- WHAT YOU ARE ASKED TO DO
Below are the records; copy out every line that holds the word "layout".

- DATASET EXTRACT
What follows belongs to an exercise in optimizing a design on an open flow for small area; a production flow would make more cautious choices. The RTL was checked by simulation tests, not by an equivalence proof against the original design. The clock input has no modelled driver; a real chip could not lean on it and would need a root buffer or a full tree. Power is estimated from default activity; no workload was simulated.

rev 12:
==> flow/design.v (excerpt) <==
module top(
    input clk,
    input btnC,
    input [0:2] sw,
    input btnU,
    output [6:0] seg,
    output [3:0] an,
    output [0:2] led
    );
    reg [6:0] u;
    reg [5:0] c;
    reg q0, q1, q1d, b;
    reg [2:0] p;
    reg [3:0] O, T, H;
    wire scantick = &u[4:0];
    wire pre = ~u[2] & u[1] & u[0];
    wire slowtick = pre & c[0] & c[2] & ~c[3] & ~c[5];
    wire cfb = c[5] ^ ~(c[4] | (c[3] & c[1]));
    wire bn = q0 & ~q1d;
    wire press = slowtick & bn & ~b;
    wire w2 = sw[0], w1 = sw[1], w0 = sw[2];
    wire [2:0] op;
    assign op[2] = w2 & w1 & w0;
    assign op[1] = ~w0 & (w2 ^ w1);
    assign op[0] = ~w1 & (w2 ^ w0);
    wire [2:0] e = p & {3{scantick}};
    wire dec = e[2];
    wire [4:0] s = {1'b0, O} + {1'b0, dec, dec, dec | e[1], dec | e[0]};
    wire carryO = ~dec & s[3] & (s[2] | s[1]);     
    wire zeroDec = dec & ~s[4];                     
    wire ne = |(T ^ H);
    wire borrowO = zeroDec & ne;
    wire [3:0] On;
    assign On[3] = ~carryO & (zeroDec ? ne : s[3]);
    assign On[2] = ~carryO & ~zeroDec & s[2];
    assign On[1] = carryO ? s[2] : (~zeroDec & s[1]);
    assign On[0] = zeroDec ? ne : s[0];
    wire T9 = T[3] & T[0];
    wire T0 = ~(T[3] | T[2] | T[1] | T[0]);
    wire ci = carryO & T9;                           
    wire bi = borrowO & T0;                          
    wire [3:0] st = T + {borrowO, borrowO, borrowO, carryO | borrowO};
    wire [3:0] Tn = {st[3] & ~ci, st[2] & ~bi, st[1] & ~ci & ~bi, st[0]};
    wire [3:0] Hn = H + {bi, bi, bi, ci | bi};
    always @(posedge clk or posedge btnU) begin
        if (btnU) begin
            u <= 7'd16;
            c <= 6'b001111;
            q0 <= 1'b0;
            q1 <= 1'b0;
            q1d <= 1'b0;
            b <= 1'b0;
            p <= 3'b110;
            O <= 4'd0;
            T <= 4'd0;
            H <= 4'd0;
        end
        else begin
            u <= u + 7'd1;
            c <= {c[4:0], cfb};
            if (slowtick) begin
                q0 <= btnC;
                q1 <= q0;
                q1d <= q1;
                b <= bn;
            end
            if (press)
                p <= op;
  ...
Settings: LEC_CHECK=0, CAP_MARGIN=20, CORE_MARGIN=2, CORE_UTILIZATION=40, SLEW_MARGIN=20; clock period 10.0 ns.
standard.sh (not shown) runs the stock make flow with config.mk's settings and CLKGATE_MAP_FILE= SYNTH_SCRIPT=/design/flow/synth_recipe.tcl, a recipe that flattens the netlist after the stock synthesis.
==> flow/flow/run.sh <==
#!/bin/bash
# Own layout flow: the standard flow, with
#  - synthesis mapped for area: the best of the flow/abc_*.script mappings,
#    with ripple-carry adders and no half/full-adder cells,
#  - the reset inverter as an inv_2 (flow/post_synth.tcl),
#  - port buffers of the smallest buffer cell,
#  - a smaller clock tree: four clkbuf_4 cells driven by the clock port
#    (CTS without dummy loads, then flow/post_cts.tcl drops its root buffer),
#  - placement that is not timing driven (the design has slack to spare).
# Each tool's output goes to a log file in the work folder.
set -euo pipefail
W=$PWD
R=$W/orfs/results/$FLOW_PLATFORM/top/base

bash standard.sh synth > std_synth.log 2>&1
cp $R/1_2_yosys.v std_1_2_yosys.v
grep -oE "sky130_fd_sc_hd__(df|sdf|edf)[a-z]+_[0-9]+ +[^ ]+" std_1_2_yosys.v \
  | sed -E 's/_[0-9]+ / /' | sort > std_regs.txt

# 2. the same flow with the area synthesis
sed -e "s#SYNTH_SCRIPT=[^ ]*#SYNTH_SCRIPT=$W/flow/my_synth.tcl ADDER_MAP_FILE=#" standard.sh > own.sh
rm -f $R/1_2_yosys.v $R/1_2_yosys.sdc $R/1_synth.odb $R/1_synth.sdc
export OWN_FLOW_DIR=$W/flow
export POST_SYNTH_TCL=$W/flow/post_synth.tcl
bash own.sh synth > own_synth.log 2>&1
grep -oE "sky130_fd_sc_hd__(df|sdf|edf)[a-z]+_[0-9]+ +[^ ]+" $R/1_2_yosys.v \
  | sed -E 's/_[0-9]+ / /' | sort > own_regs.txt
if ! cmp -s std_regs.txt own_regs.txt; then
  echo "registers differ from the standard synthesis" >&2
  exit 1
fi

# 3. the rest of the standard flow
export GPL_TIMING_DRIVEN=0
export PRE_GLOBAL_PLACE_TCL=$W/flow/pre_place.tcl
export BUFFER_PORTS_ARGS="-buffer_cell sky130_fd_sc_hd__buf_1"
export CTS_ARGS="-sink_clustering_enable -repair_clock_nets -dont_use_dummy_load -buf_list sky130_fd_sc_hd__clkbuf_4 -root_buf sky130_fd_sc_hd__clkbuf_4"
export POST_CTS_TCL=$W/flow/post_cts.tcl
bash own.sh finish > own_finish.log 2>&1
test -s out/final.def
==> flow/flow/abc_n7.script <==
strash
dch
amap
mfs2
strash
dch
amap
mfs2
strash
dch
amap
mfs2
strash
dch
amap
mfs2
strash
dch
amap
==> flow/flow/abc_s1.script <==
strash
&get -n
&deepsyn -T 5 -S 1
&put
dch
amap
mfs2
strash
dch
amap
mfs2
strash
dch
amap
==> flow/flow/abc_s2.script <==
strash
&get -n
&deepsyn -T 5 -S 2
&put
dch
amap
mfs2
strash
dch
amap
mfs2
strash
dch
amap
==> flow/flow/abc_s3.script <==
strash
&get -n
&deepsyn -T 5 -S 3
&put
dch
amap
mfs2
strash
dch
amap
mfs2
strash
dch
amap
==> flow/flow/abc_s4.script <==
strash
&get -n
&deepsyn -T 5 -S 4
&put
dch
amap
mfs2
strash
dch
amap
mfs2
strash
dch
amap
==> flow/flow/abc_s5.script <==
strash
&get -n
&deepsyn -T 5 -S 5
&put
dch
amap
mfs2
strash
dch
amap
mfs2
strash
dch
amap
==> flow/flow/abc_s6.script <==
strash
&get -n
&deepsyn -T 5 -S 6
&put
dch
amap
mfs2
strash
dch
amap
mfs2
strash
dch
amap
==> flow/flow/abc_s7.script <==
strash
&get -n
&deepsyn -T 5 -S 7
&put
dch
amap
mfs2
strash
dch
amap
mfs2
strash
dch
amap
==> flow/flow/abc_s8.script <==
strash
&get -n
&deepsyn -T 5 -S 8
&put
dch
amap
mfs2
strash
dch
amap
mfs2
strash
dch
amap
==> flow/flow/my_synth.tcl <==
# The standard synthesis (synth_recipe.tcl), except for how abc maps the
# logic: it is mapped once with each script flow/abc_*.script (ripple-carry
# adders, no Kogge-Stone) and the mapping with the least cell area is kept.
# Registers are untouched: abc only sees the logic between them.
proc synth {args} { yosys synth -nofsm -noshare {*}$args }
proc abc {args} {
  set scripts [lsort [glob $::env(OWN_FLOW_DIR)/abc_*.script]]
  set i [lsearch -exact $args -script]
  yosys design -save own_pre_abc
  set best_area ""
  set best_script ""
  foreach script $scripts {
    yosys design -load own_pre_abc
    set a [lreplace $args $i [expr {$i + 1}] -script $script]
    yosys abc {*}$a
    set f $::env(OBJECTS_DIR)/own_abc_stat.txt
    yosys tee -q -o $f stat {*}$::own_lib_args
    set fh [open $f r]
    set txt [read $fh]
    close $fh
    if {![regexp {Chip area for module[^:]*:\s*([0-9.]+)} $txt -> area]} { continue }
    if {[regexp {\$lut|\$_} $txt]} { puts "own abc: $script left unmapped cells"; continue }
    puts "own abc: [file tail $script] area $area"
    if {$best_area eq "" || $area < $best_area} {
      set best_area $area
      set best_script $script
      yosys design -save own_best_abc
    }
  }
  if {$best_area eq ""} { error "no abc script mapped the design" }
  puts "own abc: kept [file tail $best_script] with area $best_area"
  yosys design -load own_best_abc
}
set ::own_lib_args {}
foreach lib $::env(LIB_FILES) { lappend ::own_lib_args -liberty $lib }
# Without this, ORFS maps carry chains with a Kogge-Stone adder (extra-map
# lcu_kogge_stone.v), which is larger than a ripple carry.
set ::env(SYNTH_OPERATIONS_ARGS) "-noshare"
source $::env(SCRIPTS_DIR)/synth.tcl
# left out here: clear keep_hierarchy, flatten, clean up, hide names made inside functions, write 1_2_yosys.v
Other scripts of this flow, unchanged in this note and not shown: flow/flow/abc_n1.script, flow/flow/post_cts.tcl, flow/flow/post_synth.tcl, flow/flow/pre_place.tcl
Rev 12 finished all stages; the layout is clean.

- THE ANSWER
# Own layout flow: the standard flow, with
Rev 12 finished all stages; the layout is clean.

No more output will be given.